For this exercise, reproduce the entries below exactly, but only from the line containing "parameter int RAMP_INC" through the line containing "largura - alvo;", both included.

(Input for this task)

[src/rtl/servo_pwm_posicionador.sv]
// rtl/servo_pwm_posicionador.sv - servo PWM generator with saturating position index and optional slew
// Width changes are applied only at the period boundary so an in-flight pulse is never cut or stretched.
module servo_pwm_posicionador #(
  parameter int PERIOD_CYCLES = 1_000_000,
  parameter int POS_BITS      = 2,
  parameter int MIN_PULSE     = 50_000,
  parameter int STEP_PULSE    = 16_667,
  parameter int RAMP_INC      = 0
) (
  input  logic                clock,
  input  logic                zera,
  input  logic                set_pos,
  input  logic [POS_BITS-1:0] pos_inicial,
  input  logic                direita,
  input  logic                esquerda,
  output logic                pwm,
  output logic [POS_BITS-1:0] pos,
  output logic                ocupado,
  output logic                fim_periodo,
  output logic                db_pwm
);

  localparam int CNT_W = $clog2(PERIOD_CYCLES + 1);
  localparam logic [CNT_W-1:0]    LAST    = CNT_W'(PERIOD_CYCLES - 1);
  localparam logic [CNT_W-1:0]    MIN_W   = CNT_W'(MIN_PULSE);
  localparam logic [CNT_W-1:0]    STEP_W  = CNT_W'(STEP_PULSE);
  localparam logic [CNT_W-1:0]    RAMP_W  = CNT_W'(RAMP_INC);
  localparam logic [POS_BITS-1:0] POS_MAX = '1;

  logic [CNT_W-1:0] cnt;
  logic [CNT_W-1:0] largura;
  logic [CNT_W-1:0] alvo;
  logic [CNT_W-1:0] prox_largura;
  logic [CNT_W-1:0] diff;
  logic             dir_d, esq_d;
  logic             dir_e, esq_e;
  logic             step_up, step_dn;

  assign dir_e   = direita & ~dir_d;
  assign esq_e   = esquerda & ~esq_d;
  // Simultaneous opposite edges cancel; saturation blocks the step at either end.
  assign step_up = dir_e & ~esq_e & (pos != POS_MAX);
  assign step_dn = esq_e & ~dir_e & (pos != '0);

  assign alvo        = MIN_W + CNT_W'(pos) * STEP_W;
  assign fim_periodo = (cnt == LAST);
  assign ocupado     = (largura != alvo);
  assign db_pwm      = pwm;

  always_comb begin
    prox_largura = alvo;
    diff         = '0;
    if (RAMP_INC != 0) begin
      if (alvo > largura) begin
        diff         = alvo - largura;
        prox_largura = (diff > RAMP_W) ? largura + RAMP_W : alvo;
      end else begin
        diff         = largura - alvo;
        prox_largura = (diff > RAMP_W) ? largura - RAMP_W : alvo;
      end
    end
  end

  always_ff @(posedge clock) begin
    if (zera) begin
      cnt     <= '0;
      pos     <= '0;
      largura <= MIN_W;
      dir_d   <= 1'b0;
      esq_d   <= 1'b0;
      pwm     <= 1'b0;
    end else begin
      pwm   <= (cnt < largura);
      dir_d <= direita;
      esq_d <= esquerda;
      if (fim_periodo) begin
        cnt     <= '0;
        largura <= prox_largura;
      end else begin
        cnt <= cnt + 1'b1;
      end
      if (set_pos)
        pos <= pos_inicial;
      else if (step_up)
        pos <= pos + 1'b1;
      else if (step_dn)
        pos <= pos - 1'b1;
    end
  end

endmodule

(End Input for this task)

> **Response to the exercise**
  parameter int RAMP_INC      = 0
) (
  input  logic                clock,
  input  logic                zera,
  input  logic                set_pos,
  input  logic [POS_BITS-1:0] pos_inicial,
  input  logic                direita,
  input  logic                esquerda,
  output logic                pwm,
  output logic [POS_BITS-1:0] pos,
  output logic                ocupado,
  output logic                fim_periodo,
  output logic                db_pwm
);

  localparam int CNT_W = $clog2(PERIOD_CYCLES + 1);
  localparam logic [CNT_W-1:0]    LAST    = CNT_W'(PERIOD_CYCLES - 1);
  localparam logic [CNT_W-1:0]    MIN_W   = CNT_W'(MIN_PULSE);
  localparam logic [CNT_W-1:0]    STEP_W  = CNT_W'(STEP_PULSE);
  localparam logic [CNT_W-1:0]    RAMP_W  = CNT_W'(RAMP_INC);
  localparam logic [POS_BITS-1:0] POS_MAX = '1;

  logic [CNT_W-1:0] cnt;
  logic [CNT_W-1:0] largura;
  logic [CNT_W-1:0] alvo;
  logic [CNT_W-1:0] prox_largura;
  logic [CNT_W-1:0] diff;
  logic             dir_d, esq_d;
  logic             dir_e, esq_e;
  logic             step_up, step_dn;

  assign dir_e   = direita & ~dir_d;
  assign esq_e   = esquerda & ~esq_d;
  // Simultaneous opposite edges cancel; saturation blocks the step at either end.
  assign step_up = dir_e & ~esq_e & (pos != POS_MAX);
  assign step_dn = esq_e & ~dir_e & (pos != '0);

  assign alvo        = MIN_W + CNT_W'(pos) * STEP_W;
  assign fim_periodo = (cnt == LAST);
  assign ocupado     = (largura != alvo);
  assign db_pwm      = pwm;

  always_comb begin
    prox_largura = alvo;
    diff         = '0;
    if (RAMP_INC != 0) begin
      if (alvo > largura) begin
        diff         = alvo - largura;
        prox_largura = (diff > RAMP_W) ? largura + RAMP_W : alvo;
      end else begin
        diff         = largura - alvo;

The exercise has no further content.